Treating Excessive Sweating: How Sympathectomy Works

Excessive sweating, or hydrohydrosis, is a condition that may occur in the hands, feet, face and arm pits and is caused by a hyperactive sympathetic nervous system. A sympathectomy is a surgical procedure that can inhibit the sympathetic nervous system, regularizing the sweat production.

What Is Sympathectomy?

Sympathectomy is a surgical procedure that involves making an incision on both sides of the chest, cutting the sympathetic nerve, which is located at the level of the second rib, on each side of the body.

The sympathectomy may be video assisted (endoscopic procedure), so that the procedure is more precise and the success of the procedure is guaranteed. In some cases, air is inserted in the chest cavity to help the procedure, and laser beams may also be used to destroy the sympathetic nerves.

The surgery takes up to 90 minutes and may cause pain during and after the procedure; the pain will be managed with pain medication and/or IV fluids.

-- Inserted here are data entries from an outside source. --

### src/design/pulse_flow_meter_macros.svh
// Assertion macros used by the pulse flow meter top level.
`ifndef PULSE_FLOW_METER_MACROS_SVH
`define PULSE_FLOW_METER_MACROS_SVH

// Same-cycle implication, disabled while reset is held.
`define PFM_ASSERT_IMPL(label, clk, rst_n, ante, cons) \
    label: assert property (@(posedge clk) disable iff (!(rst_n)) (ante) |-> (cons)) \
        else $error("pulse_flow_meter: same-cycle check failed");

// Next-cycle implication, disabled while reset is held.
`define PFM_ASSERT_NEXT(label, clk, rst_n, ante, cons) \
    label: assert property (@(posedge clk) disable iff (!(rst_n)) (ante) |=> (cons)) \
        else $error("pulse_flow_meter: next-cycle check failed");

`endif

### src/design/pfm_pkg.sv
// Types and constants shared by the pulse flow meter modules.
package pfm_pkg;

    localparam int EDGE_W     = 4;
    localparam int CAL_W      = 16;
    localparam int PER_W      = 16;
    localparam int SAVE_W     = 17;
    localparam int PULSE_W    = 32;
    localparam int FLOW_W     = 32;
    localparam int SESS_W     = 40;
    localparam int TOT_W      = 48;
    localparam int CFG_W      = 48;
    localparam int CFG_IDX_W  = 2;
    localparam int DEN_W      = 32;
    localparam int RATE_DVD_W = 62;
    localparam int VOL_DVD_W  = 56;
    localparam int QUO_W      = 48;
    localparam int CNT_W      = 6;

    // Scale factors that turn pulses into milli-LPM and microliters.
    localparam logic [29:0] RATE_SCALE = 30'd600000000;
    localparam logic [23:0] VOL_SCALE  = 24'd10000000;

    localparam logic [CNT_W-1:0] RATE_STEPS = 6'd32;
    localparam logic [CNT_W-1:0] VOL_STEPS  = 6'd48;

    localparam logic [CAL_W-1:0]  CAL_RESET    = 16'd4500;
    localparam logic [PER_W-1:0]  PERIOD_RESET = 16'd1000;
    localparam logic [SAVE_W-1:0] SAVE_RESET   = 17'd60000;

    typedef enum logic [CFG_IDX_W-1:0] {
        CFG_CAL    = 2'd0,
        CFG_PERIOD = 2'd1,
        CFG_SAVE   = 2'd2,
        CFG_INIT   = 2'd3
    } t_cfg_idx;

    typedef enum logic {
        DIV_RATE = 1'b0,
        DIV_VOL  = 1'b1
    } t_div_sel;

    typedef enum logic [2:0] {
        S_IDLE,
        S_EVAL,
        S_RATE_LOAD,
        S_RATE_DIV,
        S_VOL_DIV,
        S_FINISH
    } t_state;

    typedef struct packed {
        logic     load_item;
        logic     sample_zero;
        logic     mult;
        logic     div_load;
        t_div_sel div_sel;
        logic     div_step;
        logic     rate_wb;
        logic     vol_wb;
        logic     publish;
    } t_dp_cmd;

    typedef struct packed {
        logic sample_due;
        logic pulses_nz;
        logic div_done;
    } t_dp_sts;

endpackage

Another option is to treat the ganglia with percutaneous radiofrequency waves; this technique is mostly used when only one side of the body is affected by excessive sweating.

The Sympathetic Nervous System

The sympathetic nervous system is part of the autonomic nervous system, which is in charge of certain functions such as breathing, sweating and the blood pressure. The autonomic system also includes the parasympathetic system.

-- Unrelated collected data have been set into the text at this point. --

--- src/rtl/core/lccrc_div.sv ---
// ----------------------------------------------------------------------------
// lccrc_div
// Restoring divider, one quotient bit per cycle. The dividend is a sum of
// coordinates and the divisor their count, so the quotient always fits the
// coordinate width and only those bits are developed.
// ----------------------------------------------------------------------------
module lccrc_div (
    input  logic                          clk,
    input  logic                          rst_n,
    input  logic                          start,
    input  logic [lccrc_pkg::SUM_W-1:0]   dividend,
    input  logic [lccrc_pkg::CNT_W-1:0]   divisor,
    output logic                          done,
    output logic [lccrc_pkg::QUO_W-1:0]   quotient
);

    localparam int QW   = lccrc_pkg::QUO_W;
    localparam int RW   = lccrc_pkg::CNT_W;
    localparam int STPW = $clog2(QW + 1);

    logic [RW-1:0]   rem_reg;
    logic [RW-1:0]   rem_next;
    logic [QW-1:0]   low_reg;
    logic [QW-1:0]   low_next;
    logic [QW-1:0]   quo_reg;
    logic [QW-1:0]   quo_next;
    logic [STPW-1:0] step_reg;
    logic [STPW-1:0] step_next;
    logic            busy_reg;
    logic            busy_next;
    logic            done_reg;
    logic            done_next;

    logic [RW:0] trial;
    logic [RW:0] diff;
    logic        fits;

    // One trial subtraction per cycle
    assign trial = {rem_reg, low_reg[QW-1]};
    assign diff  = trial - {1'b0, divisor};
    assign fits  = (trial >= {1'b0, divisor});

    always_comb
    begin
        rem_next  = rem_reg;
        low_next  = low_reg;
        quo_next  = quo_reg;
        step_next = step_reg;
        busy_next = busy_reg;
        done_next = 1'b0;
        if (start)
        begin
            rem_next  = RW'(dividend[lccrc_pkg::SUM_W-1:QW]);
            low_next  = dividend[QW-1:0];
            step_next = STPW'(QW);
            busy_next = 1'b1;
        end
        else if (busy_reg)
        begin
            rem_next  = fits ? diff[RW-1:0] : trial[RW-1:0];
            low_next  = {low_reg[QW-2:0], 1'b0};
            quo_next  = {quo_reg[QW-2:0], fits};
            step_next = step_reg - 1'b1;
            if (step_reg == STPW'(1))
            begin
                busy_next = 1'b0;
                done_next = 1'b1;
            end
        end
    end

    always_ff @(posedge clk or negedge rst_n)
    begin
        if (!rst_n)
        begin
            busy_reg <= 1'b0;
            done_reg <= 1'b0;
            step_reg <= '0;
        end
        else
        begin
            busy_reg <= busy_next;
            done_reg <= done_next;
            step_reg <= step_next;
        end
    end

    always_ff @(posedge clk)
    begin
        rem_reg <= rem_next;
        low_reg <= low_next;
        quo_reg <= quo_next;
    end

    assign done     = done_reg;
    assign quotient = quo_reg;

endmodule
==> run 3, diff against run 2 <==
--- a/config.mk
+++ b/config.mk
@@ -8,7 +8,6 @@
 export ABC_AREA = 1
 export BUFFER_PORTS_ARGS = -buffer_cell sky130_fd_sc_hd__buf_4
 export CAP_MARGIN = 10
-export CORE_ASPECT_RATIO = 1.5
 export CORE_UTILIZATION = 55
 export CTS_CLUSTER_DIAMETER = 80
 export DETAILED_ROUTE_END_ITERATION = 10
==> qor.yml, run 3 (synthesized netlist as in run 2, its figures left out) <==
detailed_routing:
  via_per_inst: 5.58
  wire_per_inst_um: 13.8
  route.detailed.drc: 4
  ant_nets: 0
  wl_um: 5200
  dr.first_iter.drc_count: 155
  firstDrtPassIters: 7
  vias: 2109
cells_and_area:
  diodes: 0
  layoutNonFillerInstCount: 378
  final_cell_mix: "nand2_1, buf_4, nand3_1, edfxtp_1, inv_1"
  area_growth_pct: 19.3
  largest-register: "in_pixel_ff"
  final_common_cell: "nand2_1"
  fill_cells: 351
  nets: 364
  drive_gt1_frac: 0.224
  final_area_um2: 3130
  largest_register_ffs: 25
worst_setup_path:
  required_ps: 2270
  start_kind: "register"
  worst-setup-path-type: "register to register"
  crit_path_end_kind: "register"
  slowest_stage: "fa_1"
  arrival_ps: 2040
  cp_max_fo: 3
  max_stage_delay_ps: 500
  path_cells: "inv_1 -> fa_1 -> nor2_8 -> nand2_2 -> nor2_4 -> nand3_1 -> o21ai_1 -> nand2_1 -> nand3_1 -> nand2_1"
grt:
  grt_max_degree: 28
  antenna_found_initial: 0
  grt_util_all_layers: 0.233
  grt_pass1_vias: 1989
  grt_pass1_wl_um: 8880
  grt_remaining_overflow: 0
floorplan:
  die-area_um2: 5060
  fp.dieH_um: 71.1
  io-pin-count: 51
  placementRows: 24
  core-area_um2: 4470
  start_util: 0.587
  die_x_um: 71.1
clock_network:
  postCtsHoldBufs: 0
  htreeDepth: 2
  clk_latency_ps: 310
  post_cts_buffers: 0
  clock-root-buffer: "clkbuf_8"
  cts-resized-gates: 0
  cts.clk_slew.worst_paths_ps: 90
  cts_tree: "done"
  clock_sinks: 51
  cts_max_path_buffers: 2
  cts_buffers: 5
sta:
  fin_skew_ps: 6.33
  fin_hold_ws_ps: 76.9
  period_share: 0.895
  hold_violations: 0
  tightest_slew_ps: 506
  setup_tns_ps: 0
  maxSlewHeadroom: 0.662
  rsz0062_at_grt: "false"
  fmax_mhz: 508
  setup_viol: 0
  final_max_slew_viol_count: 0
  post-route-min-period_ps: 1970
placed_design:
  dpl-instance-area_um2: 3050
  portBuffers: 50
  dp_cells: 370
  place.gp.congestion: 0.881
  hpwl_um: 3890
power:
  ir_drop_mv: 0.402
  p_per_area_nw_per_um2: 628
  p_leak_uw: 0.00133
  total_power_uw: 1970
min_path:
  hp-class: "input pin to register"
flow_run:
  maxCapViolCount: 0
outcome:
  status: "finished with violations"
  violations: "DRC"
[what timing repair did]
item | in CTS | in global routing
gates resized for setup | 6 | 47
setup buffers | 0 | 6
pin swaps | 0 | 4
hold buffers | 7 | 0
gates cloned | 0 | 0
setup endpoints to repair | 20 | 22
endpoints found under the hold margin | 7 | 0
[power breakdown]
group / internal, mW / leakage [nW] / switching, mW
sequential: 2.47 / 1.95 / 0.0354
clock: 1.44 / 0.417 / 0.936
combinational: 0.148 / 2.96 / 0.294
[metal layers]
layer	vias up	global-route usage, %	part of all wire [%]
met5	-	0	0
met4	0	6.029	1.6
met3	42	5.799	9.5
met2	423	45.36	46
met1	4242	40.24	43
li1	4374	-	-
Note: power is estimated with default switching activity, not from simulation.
### src/hw/rtl/mbg_pkg.sv
// ----------------------------------------------------------------------------
// Maze generator package
// Field widths, command and result codes, direction codes and default sizes
// shared by the channel interfaces and the maze generator modules.
// ----------------------------------------------------------------------------
package mbg_pkg;

	// Payload field widths.
	localparam int CMD_W = 2;
	localparam int RND_W = 8;
	localparam int CRD_W = 6;
	localparam int ACT_W = 2;
	localparam int DIR_W = 2;
	localparam int N_DIR = 4;

	// Default sizes.
	localparam int DEF_GRID_ROWS   = 60;
	localparam int DEF_GRID_COLS   = 60;
	localparam int DEF_STACK_DEPTH = 900;

	// Request commands. The fourth code behaves as a query.
	localparam logic [CMD_W-1:0] CMD_RESTART = 2'd0;
	localparam logic [CMD_W-1:0] CMD_STEP    = 2'd1;
	localparam logic [CMD_W-1:0] CMD_QUERY   = 2'd2;

	// Result actions.
	localparam logic [ACT_W-1:0] ACT_CARVED = 2'd0;
	localparam logic [ACT_W-1:0] ACT_BACK   = 2'd1;
	localparam logic [ACT_W-1:0] ACT_DONE   = 2'd2;
	localparam logic [ACT_W-1:0] ACT_QUERY  = 2'd3;

	// Neighbor directions, in the order they are examined.
	localparam logic [DIR_W-1:0] DIR_UP    = 2'd0;
	localparam logic [DIR_W-1:0] DIR_DOWN  = 2'd1;
	localparam logic [DIR_W-1:0] DIR_LEFT  = 2'd2;
	localparam logic [DIR_W-1:0] DIR_RIGHT = 2'd3;

	typedef struct packed {
		logic [ACT_W-1:0] act;
		logic [CRD_W-1:0] pos_row;
		logic [CRD_W-1:0] pos_col;
		logic [CRD_W-1:0] pas_row;
		logic [CRD_W-1:0] pas_col;
		logic             cell_open;
	} res_t;

endpackage
File: src/hdl/hccc_pkg.sv
// ----------------------------------------------------------------------------
// hccc_pkg
// Shared types and constants for the HCI command-complete checker.
// ----------------------------------------------------------------------------
`default_nettype none

package hccc_pkg;

  // Item operations
  typedef enum logic [1:0] {
    OpCmd  = 2'd0,
    OpRx   = 2'd1,
    OpLine = 2'd2,
    OpTick = 2'd3
  } op_t;

  // Exchange outcomes
  typedef enum logic [2:0] {
    OutPass     = 3'd0,
    OutLine     = 3'd1,
    OutNotEvent = 3'd2,
    OutBadEvent = 3'd3,
    OutTimeout  = 3'd4
  } outcome_t;

  // Register map (index into the register list)
  localparam logic RegTimeoutMs = 1'b0;

  localparam logic [15:0] TimeoutReset  = 16'd2000;
  localparam logic [15:0] ElapsedMax    = 16'hffff;
  localparam logic [7:0]  LineErrMask   = 8'h1e;
  localparam logic [7:0]  H4EventInd    = 8'h04;
  localparam logic [7:0]  EvtCmdCmpl    = 8'h0e;
  localparam logic [8:0]  MaxEventBytes = 9'd258;
  localparam logic [8:0]  EvtHdrBytes   = 9'd3;
  localparam logic [8:0]  EvtMinBytes   = 9'd7;

  // Event byte positions
  localparam logic [8:0] PosInd    = 9'd0;
  localparam logic [8:0] PosCode   = 9'd1;
  localparam logic [8:0] PosLen    = 9'd2;
  localparam logic [8:0] PosOpLo   = 9'd4;
  localparam logic [8:0] PosOpHi   = 9'd5;
  localparam logic [8:0] PosStatus = 9'd6;

  // Command byte positions
  localparam logic [1:0] CmdPosOpLo = 2'd1;
  localparam logic [1:0] CmdPosOpHi = 2'd2;
  localparam logic [1:0] CmdPosHold = 2'd3;

  // Queue between front and back
  localparam int QDepth = 2;
  localparam int QPtrW  = $clog2(QDepth);
  localparam int QCntW  = QPtrW + 1;

  typedef struct packed {
    logic [1:0] operation;
    logic [7:0] data;
    logic       last;
  } in_item_t;

  typedef struct packed {
    logic       tx_valid;
    logic [7:0] tx_byte;
    logic       done_res;
    logic [2:0] outcome;
  } out_item_t;

  // Classified item handed from front to back
  typedef struct packed {
    op_t        op;
    logic [7:0] data;
    logic       last;
    logic       line_err;
    logic       is_ind;
    logic       is_cc;
    logic       is_zero;
  } cls_item_t;

endpackage

`default_nettype wire

File: src/hdl/hccc_back.sv
// ----------------------------------------------------------------------------
// hccc_back
// Exchange engine: command capture, event framing, timeout and result reg.
// ----------------------------------------------------------------------------
`default_nettype none

module hccc_back
  import hccc_pkg::*;
(
  input  wire             clk,
  input  wire             rst_n,
  input  wire [15:0]      timeout_ms,
  input  wire             q_valid,
  input  wire cls_item_t  q_item,
  output logic            q_pop,
  output logic            out_valid,
  input  wire             out_ready,
  output out_item_t       out_data
);

  logic [8:0]  rx_cnt_r,  rx_cnt_nxt;
  logic [8:0]  exp_len_r, exp_len_nxt;
  logic [1:0]  cmd_pos_r, cmd_pos_nxt;
  logic [7:0]  op_lo_r,   op_lo_nxt;
  logic [7:0]  op_hi_r,   op_hi_nxt;
  logic        mism_r,    mism_nxt;
  logic [15:0] elapsed_r, elapsed_nxt;
  logic        fin_r,     fin_nxt;
  logic        out_valid_r, out_valid_nxt;
  out_item_t   out_data_r, res;

  logic [1:0]  cmd_pos_base;
  logic [8:0]  cnt_inc;
  logic [15:0] el_inc;

  assign q_pop     = q_valid && (!out_valid_r || out_ready);
  assign out_valid = out_valid_r;
  assign out_data  = out_data_r;

  always_comb begin
    rx_cnt_nxt   = rx_cnt_r;
    exp_len_nxt  = exp_len_r;
    cmd_pos_nxt  = cmd_pos_r;
    op_lo_nxt    = op_lo_r;
    op_hi_nxt    = op_hi_r;
    mism_nxt     = mism_r;
    elapsed_nxt  = elapsed_r;
    fin_nxt      = fin_r;
    res          = '0;
    cmd_pos_base = cmd_pos_r;
    cnt_inc      = rx_cnt_r + 9'd1;
    el_inc       = (elapsed_r != ElapsedMax) ? elapsed_r + 16'd1 : elapsed_r;

    if (q_item.op == OpCmd) begin
      // first byte of a new exchange wipes the old one
      if (fin_r) begin
        rx_cnt_nxt   = '0;
        exp_len_nxt  = EvtHdrBytes;
        cmd_pos_base = '0;
        op_lo_nxt    = '0;
        op_hi_nxt    = '0;
        mism_nxt     = 1'b0;
        elapsed_nxt  = '0;
        fin_nxt      = 1'b0;
      end
      res.tx_valid = 1'b1;
      res.tx_byte  = q_item.data;
      if (cmd_pos_base == CmdPosOpLo) begin
        op_lo_nxt = q_item.data;
      end else if (cmd_pos_base == CmdPosOpHi) begin
        op_hi_nxt = q_item.data;
      end
      cmd_pos_nxt = (q_item.last || cmd_pos_base == CmdPosHold) ?
                    CmdPosHold : cmd_pos_base + 2'd1;
    end else if (!fin_r) begin
      case (q_item.op)
        OpLine: begin
          if (q_item.line_err) begin
            fin_nxt      = 1'b1;
            res.done_res = 1'b1;
            res.outcome  = OutLine;
          end
        end
        OpTick: begin
          elapsed_nxt = el_inc;
          if (el_inc >= timeout_ms) begin
            fin_nxt      = 1'b1;
            res.done_res = 1'b1;
            res.outcome  = OutTimeout;
          end
        end
        OpRx: begin
          if (rx_cnt_r >= MaxEventBytes) begin
            fin_nxt      = 1'b1;
            res.done_res = 1'b1;
            res.outcome  = OutBadEvent;
          end else if (rx_cnt_r == PosInd && !q_item.is_ind) begin
            rx_cnt_nxt   = 9'd1;
            fin_nxt      = 1'b1;
            res.done_res = 1'b1;
            res.outcome  = OutNotEvent;
          end else begin
            case (rx_cnt_r)
              PosCode:   if (!q_item.is_cc) mism_nxt = 1'b1;
              PosLen:    exp_len_nxt = EvtHdrBytes + {1'b0, q_item.data};
              PosOpLo:   if (q_item.data != op_lo_r) mism_nxt = 1'b1;
              PosOpHi:   if (q_item.data != op_hi_r) mism_nxt = 1'b1;
              PosStatus: if (!q_item.is_zero) mism_nxt = 1'b1;
              default: ;
            endcase
            rx_cnt_nxt = cnt_inc;
            if (cnt_inc == exp_len_nxt) begin
              fin_nxt      = 1'b1;
              res.done_res = 1'b1;
              res.outcome  = (cnt_inc < EvtMinBytes || mism_nxt) ? OutBadEvent : OutPass;
            end
          end
        end
        default: ;
      endcase
    end

    out_valid_nxt = q_pop ? 1'b1 : (out_ready ? 1'b0 : out_valid_r);
  end

  always_ff @(posedge clk) begin
    if (!rst_n) begin
      rx_cnt_r    <= '0;
      exp_len_r   <= EvtHdrBytes;
      cmd_pos_r   <= '0;
      op_lo_r     <= '0;
      op_hi_r     <= '0;
      mism_r      <= 1'b0;
      elapsed_r   <= '0;
      fin_r       <= 1'b1;
      out_valid_r <= 1'b0;
    end else begin
      out_valid_r <= out_valid_nxt;
      if (q_pop) begin
        rx_cnt_r  <= rx_cnt_nxt;
        exp_len_r <= exp_len_nxt;
        cmd_pos_r <= cmd_pos_nxt;
        op_lo_r   <= op_lo_nxt;
        op_hi_r   <= op_hi_nxt;
        mism_r    <= mism_nxt;
        elapsed_r <= elapsed_nxt;
        fin_r     <= fin_nxt;
      end
    end
  end

  always_ff @(posedge clk) begin
    if (q_pop) begin
      out_data_r <= res;
    end
  end

endmodule

`default_nettype wire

The sympathetic system will help the body respond to danger (either through running or fighting) by increasing heart and respiratory rates, along with the blood flow to the muscles. This will also cause sweating.

How Sympathectomy Works

Sympathectomy will get rid of the nerves in the sympathetic nervous system and will also increase the blood flow, which can be beneficial in diseases that cause narrow blood vessels.

The sympathectomy procedure will stop the nerve impulses and the excessive sweating should also stop, as the surgery will cut or get rid of the sympathetic ganglia, which are nerves that gather in the thoracic area and in the vicinity of the lumbar spinal cord.

The patient should also make some lifestyle changes such as removing stress factors, losing weight, reducing or quitting smoking and drinking, and getting plenty of sleep plus a healthy amount of exercise. These will help reduce stress and sweating. The patient will continue to sweat, but at a normal rate, as the procedure will not destroy the patient’s capacity to sweat. Sweating is a healthy body function, and it helps eliminate toxins from the body.

The existing studies on sympathectomy indicate that over 90% of patients that get the surgery will have positive results and the excessive sweating is fully cured. In some cases, the excessive sweating may occur in other parts of the body (i.e. chest area).

Alternative Treatments to Sympathectomy

There are also non surgical alternatives to reduce excessive sweating. Some of these include physical therapy, stress treatment, medication or reducing the triggers of excessive sweating.